Many historians divide the events that occurred in England during this period into three separate conflicts: the First Civil War (1642–46); the Second Civil War (1648–49); and the Third Civil War (1649–51). Other historians, such as John Morrill, see the English Civil Wars in a wider context. They view the period between 1638 and 1651 as a war of three kingdoms, with events in all three territories leading to the outbreak of civil war in England in 1642.

Morrill comments: “The stresses and strains in 17th-century England were not alone sufficient to generate civil war. There could not have been a war without the collapse of royal power in Scotland in the late 1630s following Charles’s failure to exert royal authority over the Scottish church, or without the king’s difficulties in raising an army to deal with the Catholic massacre of Protestants in Ireland in 1641. England was a diesel-engined state that was not capable of spontaneous combustion – all the wars were wars within and between each of the kingdoms of Scotland, England and Ireland.”

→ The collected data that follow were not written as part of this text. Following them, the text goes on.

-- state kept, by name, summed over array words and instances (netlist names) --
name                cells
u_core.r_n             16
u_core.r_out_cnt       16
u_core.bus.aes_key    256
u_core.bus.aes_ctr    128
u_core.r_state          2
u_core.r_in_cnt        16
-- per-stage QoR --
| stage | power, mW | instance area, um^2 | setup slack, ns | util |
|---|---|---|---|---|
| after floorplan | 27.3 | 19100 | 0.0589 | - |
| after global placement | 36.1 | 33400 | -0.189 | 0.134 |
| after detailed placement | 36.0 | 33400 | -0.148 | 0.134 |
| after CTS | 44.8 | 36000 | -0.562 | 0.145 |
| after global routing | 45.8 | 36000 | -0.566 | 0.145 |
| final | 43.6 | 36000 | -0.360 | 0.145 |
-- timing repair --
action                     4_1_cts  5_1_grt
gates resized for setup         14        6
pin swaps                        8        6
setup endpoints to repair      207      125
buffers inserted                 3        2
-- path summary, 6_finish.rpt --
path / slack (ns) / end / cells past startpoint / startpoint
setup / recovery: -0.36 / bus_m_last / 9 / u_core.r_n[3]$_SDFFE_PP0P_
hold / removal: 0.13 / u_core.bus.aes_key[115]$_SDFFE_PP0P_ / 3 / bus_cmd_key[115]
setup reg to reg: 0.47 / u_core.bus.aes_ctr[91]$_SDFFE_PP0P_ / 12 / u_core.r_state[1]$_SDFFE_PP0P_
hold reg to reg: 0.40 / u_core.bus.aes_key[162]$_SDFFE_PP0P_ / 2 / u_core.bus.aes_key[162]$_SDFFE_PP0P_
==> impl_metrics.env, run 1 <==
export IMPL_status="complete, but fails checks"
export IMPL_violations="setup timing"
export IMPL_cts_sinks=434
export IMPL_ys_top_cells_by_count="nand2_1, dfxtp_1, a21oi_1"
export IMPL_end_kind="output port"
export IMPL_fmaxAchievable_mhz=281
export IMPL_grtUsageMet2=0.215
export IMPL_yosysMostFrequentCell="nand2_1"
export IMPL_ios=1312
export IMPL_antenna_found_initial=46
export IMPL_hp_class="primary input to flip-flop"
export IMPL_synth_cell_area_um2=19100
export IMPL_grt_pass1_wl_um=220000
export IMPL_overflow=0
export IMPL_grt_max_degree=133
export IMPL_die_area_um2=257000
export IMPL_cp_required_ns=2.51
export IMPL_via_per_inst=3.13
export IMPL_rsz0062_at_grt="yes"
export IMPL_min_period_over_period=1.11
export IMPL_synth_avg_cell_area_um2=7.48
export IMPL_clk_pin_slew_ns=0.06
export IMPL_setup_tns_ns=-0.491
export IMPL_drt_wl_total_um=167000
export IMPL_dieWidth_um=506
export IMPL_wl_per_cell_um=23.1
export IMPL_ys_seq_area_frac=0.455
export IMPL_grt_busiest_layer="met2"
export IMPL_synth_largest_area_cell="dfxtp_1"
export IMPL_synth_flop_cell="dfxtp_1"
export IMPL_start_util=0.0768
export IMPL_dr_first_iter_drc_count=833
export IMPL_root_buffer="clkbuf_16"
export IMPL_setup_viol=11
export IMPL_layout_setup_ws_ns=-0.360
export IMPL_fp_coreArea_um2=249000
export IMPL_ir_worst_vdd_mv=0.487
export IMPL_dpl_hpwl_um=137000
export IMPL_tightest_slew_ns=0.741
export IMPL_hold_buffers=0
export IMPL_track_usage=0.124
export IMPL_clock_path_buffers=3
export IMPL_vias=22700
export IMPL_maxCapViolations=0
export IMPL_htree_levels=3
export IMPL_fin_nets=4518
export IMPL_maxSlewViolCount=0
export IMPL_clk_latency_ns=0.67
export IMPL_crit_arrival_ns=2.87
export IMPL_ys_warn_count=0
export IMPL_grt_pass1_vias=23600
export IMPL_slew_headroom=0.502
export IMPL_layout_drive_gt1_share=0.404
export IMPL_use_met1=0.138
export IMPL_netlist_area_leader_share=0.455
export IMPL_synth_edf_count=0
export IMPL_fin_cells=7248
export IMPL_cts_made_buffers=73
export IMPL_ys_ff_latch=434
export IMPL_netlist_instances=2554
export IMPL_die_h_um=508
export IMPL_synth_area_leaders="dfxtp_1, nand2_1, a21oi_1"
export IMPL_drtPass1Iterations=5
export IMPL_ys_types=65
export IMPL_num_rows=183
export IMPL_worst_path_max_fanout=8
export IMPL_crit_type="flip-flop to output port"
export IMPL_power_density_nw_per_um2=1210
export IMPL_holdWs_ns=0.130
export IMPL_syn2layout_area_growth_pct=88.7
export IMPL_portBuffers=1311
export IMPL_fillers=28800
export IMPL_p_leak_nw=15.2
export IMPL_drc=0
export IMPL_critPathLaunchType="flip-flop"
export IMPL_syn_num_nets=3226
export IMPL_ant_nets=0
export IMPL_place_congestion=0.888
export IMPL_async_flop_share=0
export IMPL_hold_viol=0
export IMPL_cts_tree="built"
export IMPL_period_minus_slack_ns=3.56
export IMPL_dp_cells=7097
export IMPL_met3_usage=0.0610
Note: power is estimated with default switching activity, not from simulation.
===== src/rtl/constant_burst_source_pkg.sv =====
// constant_burst_source_pkg
//   Shared definitions for the constant burst source:
//   - state_t: FSM state encoding (IDLE = 0, RUN = 1)
//   - DEFAULT_WORD_WIDTH / DEFAULT_COUNT_WIDTH: default widths for the
//     emitted word and for the burst-length / stall counters.
package constant_burst_source_pkg;

  typedef enum logic {
    IDLE = 1'b0,
    RUN  = 1'b1
  } state_t;

  localparam int DEFAULT_WORD_WIDTH  = 8;
  localparam int DEFAULT_COUNT_WIDTH = 8;

endpackage


===== src/rtl/burst_down_counter.sv =====
// burst_down_counter
//   Holds the number of words still to be emitted in the current burst.
//   Ports:
//     clock      in   rising-edge clock
//     clear      in   asynchronous active-high reset (count -> 0)
//     load       in   load load_value (takes priority over decrement)
//     load_value in   WIDTH  value to load
//     decrement  in   count down by one (ignored at zero)
//     count      out  WIDTH  current count
//     is_one     out  count == 1
//     is_zero    out  count == 0
module burst_down_counter
  import constant_burst_source_pkg::*;
#(
  parameter int WIDTH = DEFAULT_COUNT_WIDTH
) (
  input  logic             clock,
  input  logic             clear,
  input  logic             load,
  input  logic [WIDTH-1:0] load_value,
  input  logic             decrement,
  output logic [WIDTH-1:0] count,
  output logic             is_one,
  output logic             is_zero
);

  assign is_one  = (count == WIDTH'(1));
  assign is_zero = (count == '0);

  // Decrement is blocked at zero so the count can never wrap to all-ones.
  always_ff @(posedge clock or posedge clear) begin
    if (clear) begin
      count <= '0;
    end else if (load) begin
      count <= load_value;
    end else if (decrement && !is_zero) begin
      count <= count - WIDTH'(1);
    end
  end

endmodule
### config.mk
export PLATFORM = sky130hd
export DESIGN_NAME = router_pkt_ctrl_flat
export DESIGN_NICKNAME = d
export VERILOG_FILES = /design/src/rtl/router_pkg.sv /design/src/rtl/router_pkt_ctrl_if.sv /design/src/rtl/router_pkt_reg.sv /design/src/rtl/router_pkt_ctrl.sv /design/src/flat_wrapper.sv
export SDC_FILE = /design/constraint.sdc
export NUM_CORES = 1
export LEC_CHECK = 0
export ABC_CLOCK_PERIOD_IN_PS = 5400
export CORE_AREA = 2 2 76 92
export CTS_CLUSTER_SIZE = 24
export DETAILED_ROUTE_END_ITERATION = 6
export DIE_AREA = 0 0 78 94
export GPL_TIMING_DRIVEN = 0
export PLACE_DENSITY = 0.66
export REMOVE_ABC_BUFFERS = 1
export SLEW_MARGIN = 20
export SYNTH_ARGS = -nofsm -noshare
export SYNTH_HDL_FRONTEND = slang
export SYNTH_SLANG_ARGS = --single-unit
### constraint.sdc
create_clock -name clock -period 5.4 [get_ports clock]
set_input_delay 1.35 -clock clock [delete_from_list [all_inputs] [get_ports clock]]
set_output_delay 1.35 -clock clock [all_outputs]
set_load 0.005 [all_outputs]
### src/rtl/router_pkg.sv
// Shared constants, state encodings and helpers for the router write-side controller.
package router_pkg;

    localparam int NUM_PORTS  = 3;
    localparam int DEF_DATA_W = 8;
    localparam int DEF_LEN_W  = 6;

    localparam logic [1:0] ADDR_INVALID = 2'b11;

    // State encodings kept as plain constants so legacy code can compare raw state codes.
    typedef logic [2:0] state_t;

    localparam state_t DECODE_ADDRESS  = 3'd0;
    localparam state_t WAIT_TILL_EMPTY = 3'd1;
    localparam state_t LOAD_FIRST_DATA = 3'd2;
    localparam state_t LOAD_DATA       = 3'd3;
    localparam state_t FIFO_FULL_STATE = 3'd4;
    localparam state_t LOAD_AFTER_FULL = 3'd5;
    localparam state_t LOAD_PARITY     = 3'd6;
    localparam state_t CHECK_PARITY    = 3'd7;

    // One-hot FIFO select; the invalid address selects nothing.
    function automatic logic [NUM_PORTS-1:0] port_sel(input logic [1:0] addr);
        logic [NUM_PORTS-1:0] sel;
        case (addr)
            2'd0:    sel = 3'b001;
            2'd1:    sel = 3'b010;
            2'd2:    sel = 3'b100;
            default: sel = 3'b000;
        endcase
        return sel;
    endfunction

endpackage

### src/rtl/router_pkt_ctrl_if.sv
// Source-side byte stream and FIFO-bank signals of the router write path.
interface router_pkt_ctrl_if #(
    parameter int DATA_W = router_pkg::DEF_DATA_W
);
    logic                             pkt_valid;
    logic [DATA_W-1:0]                data_in;
    logic [router_pkg::NUM_PORTS-1:0] fifo_full;
    logic [router_pkg::NUM_PORTS-1:0] fifo_empty;
    logic [router_pkg::NUM_PORTS-1:0] soft_reset;
    logic                             busy;
    logic [router_pkg::NUM_PORTS-1:0] write_enb;
    logic [DATA_W-1:0]                dout;
    logic                             lfd_state;
    logic                             parity_err;
    logic                             pkt_done;

    // Environment side: source, FIFO flags and timeout logic.
    modport master (
        output pkt_valid, data_in, fifo_full, fifo_empty, soft_reset,
        input  busy, write_enb, dout, lfd_state, parity_err, pkt_done
    );

    // Controller side.
    modport slave (
        input  pkt_valid, data_in, fifo_full, fifo_empty, soft_reset,
        output busy, write_enb, dout, lfd_state, parity_err, pkt_done
    );
endinterface

### src/rtl/router_pkt_reg.sv
// Packet datapath: header, held byte, running parity, received parity and payload count.
module router_pkt_reg
    import router_pkg::*;
#(
    parameter int DATA_W = DEF_DATA_W,
    parameter int LEN_W  = DEF_LEN_W
) (
    input  logic              clock,
    input  logic              reset,
    input  logic              i_clr,
    input  logic              i_hdr_ld,
    input  logic              i_pay_ld,
    input  logic              i_par_ld,
    input  logic              i_hold_ld,
    input  logic              i_hold_par,
    input  logic [DATA_W-1:0] i_data,
    output logic [DATA_W-1:0] o_header,
    output logic [DATA_W-1:0] o_hold,
    output logic [1:0]        o_addr,
    output logic              o_len_zero,
    output logic              o_last,
    output logic              o_more,
    output logic              o_held_par,
    output logic              o_par_mismatch
);
    logic [DATA_W-1:0] r_header;
    logic [DATA_W-1:0] r_hold;
    logic [DATA_W-1:0] r_parity_acc;
    logic [DATA_W-1:0] r_rx_parity;
    logic [LEN_W-1:0]  r_count;
    logic              r_held_par;
    logic [LEN_W-1:0]  w_len;
    logic [LEN_W-1:0]  w_count_inc;

    assign w_len       = r_header[DATA_W-1 -: LEN_W];
    assign w_count_inc = r_count + LEN_W'(1);

    // Header load restarts the packet; payload bytes fold into parity whether written or held.
    always_ff @(posedge clock or posedge reset) begin
        if (reset) begin
            r_header     <= '0;
            r_hold       <= '0;
            r_parity_acc <= '0;
            r_rx_parity  <= '0;
            r_count      <= '0;
            r_held_par   <= 1'b0;
        end else if (i_hdr_ld) begin
            r_header     <= i_data;
            r_hold       <= '0;
            r_parity_acc <= i_data;
            r_rx_parity  <= '0;
            r_count      <= '0;
            r_held_par   <= 1'b0;
        end else if (i_clr) begin
            r_hold       <= '0;
            r_parity_acc <= '0;
            r_rx_parity  <= '0;
            r_count      <= '0;
            r_held_par   <= 1'b0;
        end else begin
            if (i_pay_ld) begin
                r_parity_acc <= r_parity_acc ^ i_data;
                r_count      <= w_count_inc;
            end
            if (i_par_ld) begin
                r_rx_parity <= i_data;
            end
            if (i_hold_ld) begin
                r_hold     <= i_data;
                r_held_par <= i_hold_par;
            end
        end
    end

    assign o_header       = r_header;
    assign o_hold         = r_hold;
    assign o_addr         = r_header[1:0];
    assign o_len_zero     = (w_len == '0);
    assign o_last         = (w_count_inc == w_len);
    assign o_more         = (r_count < w_len);
    assign o_held_par     = r_held_par;
    assign o_par_mismatch = (r_parity_acc != r_rx_parity);

endmodule

### src/rtl/router_pkt_ctrl.sv
// Write-side packet sequencer: decodes the header, steers bytes into one of three FIFOs,
// stalls the source while the target FIFO is occupied or full, and checks packet parity.
//
// state            | meaning
// DECODE_ADDRESS   | idle, waiting for a header byte
// WAIT_TILL_EMPTY  | target FIFO still holds an older packet
// LOAD_FIRST_DATA  | header written to the FIFO
// LOAD_DATA        | payload bytes written as accepted
// FIFO_FULL_STATE  | accepted byte parked in hold register, FIFO full
// LOAD_AFTER_FULL  | parked byte written once space returns
// LOAD_PARITY      | parity byte written and captured
// CHECK_PARITY     | parity compared, packet completes
module router_pkt_ctrl
    import router_pkg::*;
#(
    parameter int DATA_W = DEF_DATA_W,
    parameter int LEN_W  = DEF_LEN_W
) (
    input logic              clock,
    input logic              reset,
    router_pkt_ctrl_if.slave bus
);
    state_t            r_state;
    state_t            w_state_nxt;
    logic              r_parity_err;
    logic              r_pkt_done;

    logic [DATA_W-1:0] w_header;
    logic [DATA_W-1:0] w_hold;
    logic [1:0]        w_addr;
    logic              w_len_zero;
    logic              w_last;
    logic              w_more;
    logic              w_held_par;
    logic              w_par_mismatch;
    logic              w_clr;
    logic              w_hdr_ld;
    logic              w_pay_ld;
    logic              w_par_ld;
    logic              w_hold_ld;
    logic              w_hold_par;
    logic              w_full;
    logic              w_srst;

    assign w_full = bus.fifo_full[w_addr];
    assign w_srst = (r_state != DECODE_ADDRESS) && bus.soft_reset[w_addr];

    router_pkt_reg #(
        .DATA_W (DATA_W),
        .LEN_W  (LEN_W)
    ) u_pkt_reg (
        .clock          (clock),
        .reset          (reset),
        .i_clr          (w_clr),
        .i_hdr_ld       (w_hdr_ld),
        .i_pay_ld       (w_pay_ld),
        .i_par_ld       (w_par_ld),
        .i_hold_ld      (w_hold_ld),
        .i_hold_par     (w_hold_par),
        .i_data         (bus.data_in),
        .o_header       (w_header),
        .o_hold         (w_hold),
        .o_addr         (w_addr),
        .o_len_zero     (w_len_zero),
        .o_last         (w_last),
        .o_more         (w_more),
        .o_held_par     (w_held_par),
        .o_par_mismatch (w_par_mismatch)
    );

    // Next state and datapath load strobes; a soft reset on the active port overrides all.
    always_comb begin
        w_state_nxt = r_state;
        w_clr       = 1'b0;
        w_hdr_ld    = 1'b0;
        w_pay_ld    = 1'b0;
        w_par_ld    = 1'b0;
        w_hold_ld   = 1'b0;
        w_hold_par  = 1'b0;
        if (w_srst) begin
            w_state_nxt = DECODE_ADDRESS;
            w_clr       = 1'b1;
        end else begin
            case (r_state)
                DECODE_ADDRESS: begin
                    if (bus.pkt_valid && (bus.data_in[1:0] != ADDR_INVALID)) begin
                        w_hdr_ld    = 1'b1;
                        w_state_nxt = bus.fifo_empty[bus.data_in[1:0]] ? LOAD_FIRST_DATA
                                                                       : WAIT_TILL_EMPTY;
                    end
                end
                WAIT_TILL_EMPTY: begin
                    if (bus.fifo_empty[w_addr]) w_state_nxt = LOAD_FIRST_DATA;
                end
                LOAD_FIRST_DATA: begin
                    w_state_nxt = w_len_zero ? LOAD_PARITY : LOAD_DATA;
                end
                LOAD_DATA: begin
                    if (bus.pkt_valid) begin
                        w_pay_ld = 1'b1;
                        if (w_full) begin
                            w_hold_ld   = 1'b1;
                            w_state_nxt = FIFO_FULL_STATE;
                        end else if (w_last) begin
                            w_state_nxt = LOAD_PARITY;
                        end
                    end
                end
                FIFO_FULL_STATE: begin
                    if (!w_full) w_state_nxt = LOAD_AFTER_FULL;
                end
                LOAD_AFTER_FULL: begin
                    if (w_held_par)  w_state_nxt = CHECK_PARITY;
                    else if (w_more) w_state_nxt = LOAD_DATA;
                    else             w_state_nxt = LOAD_PARITY;
                end
                LOAD_PARITY: begin
                    if (bus.pkt_valid) begin
                        w_par_ld = 1'b1;
                        if (w_full) begin
                            w_hold_ld   = 1'b1;
                            w_hold_par  = 1'b1;
                            w_state_nxt = FIFO_FULL_STATE;
                        end else begin
                            w_state_nxt = CHECK_PARITY;
                        end
                    end
                end
                CHECK_PARITY: begin
                    w_state_nxt = DECODE_ADDRESS;
                end
                default: begin
                    w_state_nxt = DECODE_ADDRESS;
                end
            endcase
        end
    end

    // Moore/data-dependent FIFO-side outputs; writes are suppressed while a port abort is pending.
    always_comb begin
        bus.busy      = 1'b0;
        bus.write_enb = '0;
        bus.dout      = '0;
        bus.lfd_state = 1'b0;
        case (r_state)
            WAIT_TILL_EMPTY, FIFO_FULL_STATE, CHECK_PARITY: begin
                bus.busy = 1'b1;
            end
            LOAD_FIRST_DATA: begin
                bus.busy = 1'b1;
                if (!w_srst) begin
                    bus.write_enb = port_sel(w_addr);
                    bus.dout      = w_header;
                    bus.lfd_state = 1'b1;
                end
            end
            LOAD_DATA, LOAD_PARITY: begin
                if (bus.pkt_valid && !w_full && !w_srst) begin
                    bus.write_enb = port_sel(w_addr);
                    bus.dout      = bus.data_in;
                end
            end
            LOAD_AFTER_FULL: begin
                bus.busy = 1'b1;
                if (!w_srst) begin
                    bus.write_enb = port_sel(w_addr);
                    bus.dout      = w_hold;
                end
            end
            default: begin
            end
        endcase
    end

    // State register.
    always_ff @(posedge clock or posedge reset) begin
        if (reset) r_state <= DECODE_ADDRESS;
        else       r_state <= w_state_nxt;
    end

    // Completion pulse and sticky parity flag; an aborted packet leaves the flag untouched.
    always_ff @(posedge clock or posedge reset) begin
        if (reset) begin
            r_parity_err <= 1'b0;
            r_pkt_done   <= 1'b0;
        end else begin
            r_pkt_done <= (r_state == CHECK_PARITY) && !w_srst;
            if (w_hdr_ld)
                r_parity_err <= 1'b0;
            else if ((r_state == CHECK_PARITY) && !w_srst)
                r_parity_err <= w_par_mismatch;
        end
    end

    assign bus.parity_err = r_parity_err;
    assign bus.pkt_done   = r_pkt_done;

endmodule

### src/flat_wrapper.sv
// flat-port wrapper written by rule: the top's interface ports become plain ports
module router_pkt_ctrl_flat import router_pkg::*;
#(
    parameter int DATA_W = DEF_DATA_W,
    parameter int LEN_W  = DEF_LEN_W
)
  (clock, reset, bus_pkt_valid, bus_data_in, bus_fifo_full, bus_fifo_empty, bus_soft_reset, bus_busy, bus_write_enb, bus_dout, bus_lfd_state, bus_parity_err, bus_pkt_done);
  router_pkt_ctrl_if #(.DATA_W(DATA_W)) bus_i ();
  input logic clock;
  input logic reset;
  input wire logic [$bits(bus_i.pkt_valid)-1:0] bus_pkt_valid;
  input wire logic [$bits(bus_i.data_in)-1:0] bus_data_in;
  input wire logic [$bits(bus_i.fifo_full)-1:0] bus_fifo_full;
  input wire logic [$bits(bus_i.fifo_empty)-1:0] bus_fifo_empty;
  input wire logic [$bits(bus_i.soft_reset)-1:0] bus_soft_reset;
  output wire logic [$bits(bus_i.busy)-1:0] bus_busy;
  output wire logic [$bits(bus_i.write_enb)-1:0] bus_write_enb;
  output wire logic [$bits(bus_i.dout)-1:0] bus_dout;
  output wire logic [$bits(bus_i.lfd_state)-1:0] bus_lfd_state;
  output wire logic [$bits(bus_i.parity_err)-1:0] bus_parity_err;
  output wire logic [$bits(bus_i.pkt_done)-1:0] bus_pkt_done;
  assign bus_i.pkt_valid = bus_pkt_valid;
  assign bus_i.data_in = bus_data_in;
  assign bus_i.fifo_full = bus_fifo_full;
  assign bus_i.fifo_empty = bus_fifo_empty;
  assign bus_i.soft_reset = bus_soft_reset;
  assign bus_busy = bus_i.busy;
  assign bus_write_enb = bus_i.write_enb;
  assign bus_dout = bus_i.dout;
  assign bus_lfd_state = bus_i.lfd_state;
  assign bus_parity_err = bus_i.parity_err;
  assign bus_pkt_done = bus_i.pkt_done;
  router_pkt_ctrl #(.DATA_W(DATA_W), .LEN_W(LEN_W)) u_core (.clock(clock), .reset(reset), .bus(bus_i));
endmodule
==> flow_metrics.tcl <==
set metrics [dict create \
    root_buffer "clkbuf_8" \
    avgRoutedWirePerCell_um 16.5 \
    power_density_mw_per_mm2 470 \
    hp-class "reg2reg" \
    min_period_over_period_pct 91.8 \
    cp.required_ps 4050 \
    dp.cells 424 \
    holdWs_ps 531 \
    routed_wirelength_mm 7.11 \
    ctsHoldBuffers 0 \
    cts_buffers 5 \
    status "completed" \
    setup_viol 0 \
    grt_max_degree 29 \
    clock_power_share_pct 13.0 \
    p_int_mw 0.871 \
    synthFlopType "dfrtp_1" \
    finalHoldViolations 0 \
    grt_busiest_layer "met2" \
    cp-end-kind "output pin" \
    htreeDepth 2 \
    antenna-diode-count 0 \
    p_leak_nw 1.45 \
    met3_usage_pct 3.56 \
    start_util_pct 44.2 \
    ir_drop_uv 243 \
    syn_area_mm2 0.00283 \
    placement_rows 32 \
    clock-sinks 44 \
    share_comb_of_total_power_pct 51.1 \
    synthArstFlopShare_pct 100 \
    first_pass_iters 4 \
    ios 35 \
    ctsResizeCount 0 \
    io_buffers 34 \
    clk_pin_slew_ps 80 \
    switchingPower_mw 0.684 \
    num_vias 2485 \
    ys_ff_latch 44 \
    layout_commonest_cell "nand2_1" \
    synth_cell_types 57 \
    path_max_fanout 9 \
    grt_overflow 0 \
    post_cts_buffers 0 \
    drv_slew 0 \
    initialDrtViolationCount 180 \
    power_mw 1.55 \
    area_growth_pct 16.8 \
    final_cell_mix "48 x nand2_1, 44 x dfrtp_1, 36 x nor2_1" \
    switching_share_pct 44.0 \
    fmax_mhz 202 \
    rrSetupSlack_ps 3140 \
    clk_latency_ps 300 \
    die_y_um 94 \
    drive_gt1_share_pct 6.94 \
    ys_warn_count 0 \
    finalCriticalPeriod_ps 4960 \
    synth_seq_area_share_pct 38.9 \
    use_met1_pct 26.0 \
    grt_pass1_wl_mm 12.2 \
    cap_violations 0 \
    track_usage_pct 21.2 \
    ant_nets 0 \
    drc 0 \
    grt_pass1_vias 2557 \
    power_frac_seq_pct 35.9 \
    synth_edf_count 0 \
    tns_ps 0 \
    start_kind "primary input" \
    grt_setup_unrepaired "false" \
    max_slew.worst_pin.slew_ps 818 \
    dieArea_mm2 0.00733 \
    arrival_ps 3610 \
    die_w_um 78 \
    dpl.hpwl_mm 5.17 \
    antenna_found_initial 0 \
    use_met2_pct 36.6 \
    slew-limit-headroom_pct 45.3 \
    layoutNonFillerInstCount 431 \
    clk_path_buf_depth 2 \
    syn_avg_cell_area_um2 8.82 \
    tritoncts "done" \
    syn_inst 321 \
    nNetsFinal 373 \
    coreArea_mm2 0.00641 \
    skew_ps 5.91 \
    gp_congestion 0.813 \
    path_class "in2out" \
    avgViaCountPerCell 5.77 \
]
## path summary, 6_finish.rpt
| check | from | end | cells after the start |
|---|---|---|---|
| max | bus_soft_reset[2] | bus_dout[7] | 7 |
| min | u_core.u_pkt_reg.o_hold[2] | u_core.u_pkt_reg.o_hold[2] | 2 |
| max reg2reg | u_core.u_pkt_reg.o_header[1] | u_core.u_pkt_reg.o_held_par | 5 |
| min reg2reg | u_core.u_pkt_reg.o_hold[2] | u_core.u_pkt_reg.o_hold[2] | 2 |
| max in group asynchronous | reset | u_core.r_state[0] | 3 |
| min in group asynchronous | reset | u_core.u_pkt_reg.r_rx_parity[2] | 2 |
## worst max-delay path, cell delays in order
cell,delay (ps)
clkdlybuf4s50_1,400
mux2i_1,220
o2bb2ai_2,180
nor3_2,590
a222oi_1,270
inv_1,100
clkdlybuf4s50_1,500
## through the flow
stage | setup slack, ps | util (%) | cell area, µm²
3_3_place_gp | 500 | 49.8 | 3190
3_5_place_dp | 480 | 50.4 | 3230
6_report | 442 | 51.6 | 3310
5_1_grt | 250 | 51.6 | 3310
4_1_cts | 454 | 51.6 | 3310
2_1_floorplan | 1690 | - | 2740
## power groups by stage
stage	clock network [mW]	logic (mW)	registers [mW]
final	0.202	0.794	0.559
after global routing	0.218	0.890	0.574
after CTS	0.209	0.796	0.556
after detailed placement	0	0.791	0.564
after global placement	0	0.758	0.562
after floorplan	0	0.536	0.525
## synthesized netlist by cell type, types with 2 or more instances
library cell	instances	area, µm²
a211oi_1	3	22.5
a21o_1	2	15.0
a21oi_1	21	105
a21oi_2	2	17.5
a221oi_1	2	17.5
a222oi_1	8	80.1
a2bb2oi_1	2	17.5
a31oi_1	2	12.5
a32oi_1	8	70.1
and2_1	2	12.5
and3_1	2	12.5
buf_2	9	45.0
clkbuf_1	7	26.3
dfrtp_1	44	1100
ha_1	7	87.6
inv_1	18	67.6
mux2i_1	10	100
nand2_1	48	180
nand3_1	7	35.0
nand4_1	3	18.8
nor2_1	36	135
nor2b_1	6	37.5
nor3_1	7	35.0
nor3_2	2	20.0
nor3b_1	3	22.5
o211ai_1	2	15.0
o21ai_0	10	50.1
o21ai_1	2	10.0
xnor2_1	15	131
xor2_1	4	35.0
## sequential cells by signal, summed over array words and instances (netlist names)
| signal | count |
|---|---|
| u_core.u_pkt_reg.o_header | 8 |
| u_core.u_pkt_reg.o_hold | 8 |
| u_core.u_pkt_reg.r_parity_acc | 8 |
| u_core.u_pkt_reg.r_rx_parity | 8 |
| u_core.u_pkt_reg.r_count | 6 |
| u_core.r_state | 3 |
| u_core.bus.parity_err | 1 |
| u_core.bus.pkt_done | 1 |
| u_core.u_pkt_reg.o_held_par | 1 |
## routing by layer
metal	part of all wire [%]	wire, µm
met5	0	0
met4	2.0	141
met3	5.2	367
met2	48	3450
met1	44	3150
## area by class of cell
type	instances	area (µm²)
timing repair buffer	36	372
clock inverter	2	12.5
sequential	44	1100
clock buffer	5	68.8
multi-input combinational	241	1580
fill	633	3100
inverter	18	67.6
tap	85	106
## cell families (layout without fill, tap and decap cells)
group | Yosys count | in the layout | share of synthesized area [%]
buf+inv | 36 | 61 | 5.44
xor+xnor | 19 | 19 | 5.88
simple gates | 125 | 125 | 21.2
fa+ha+maj | 8 | 8 | 3.49
flops | 44 | 44 | 38.9
mux | 13 | 13 | 5.13
compound gates | 76 | 76 | 20.0
(Power assumes the default switching activity.)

Charles I came to the throne in 1625 with a firm belief in his divine right to rule, a desire to unite the kingdoms of England, Scotland and Ireland, and little respect for the role of parliament. His decision to dissolve parliament in 1629 merely strengthened many people’s belief that he sought an absolutist monarchy. Charles’s decision to marry the French and, more importantly, Catholic princess Henrietta Maria did little for his popularity in a Protestant England that feared Catholicism.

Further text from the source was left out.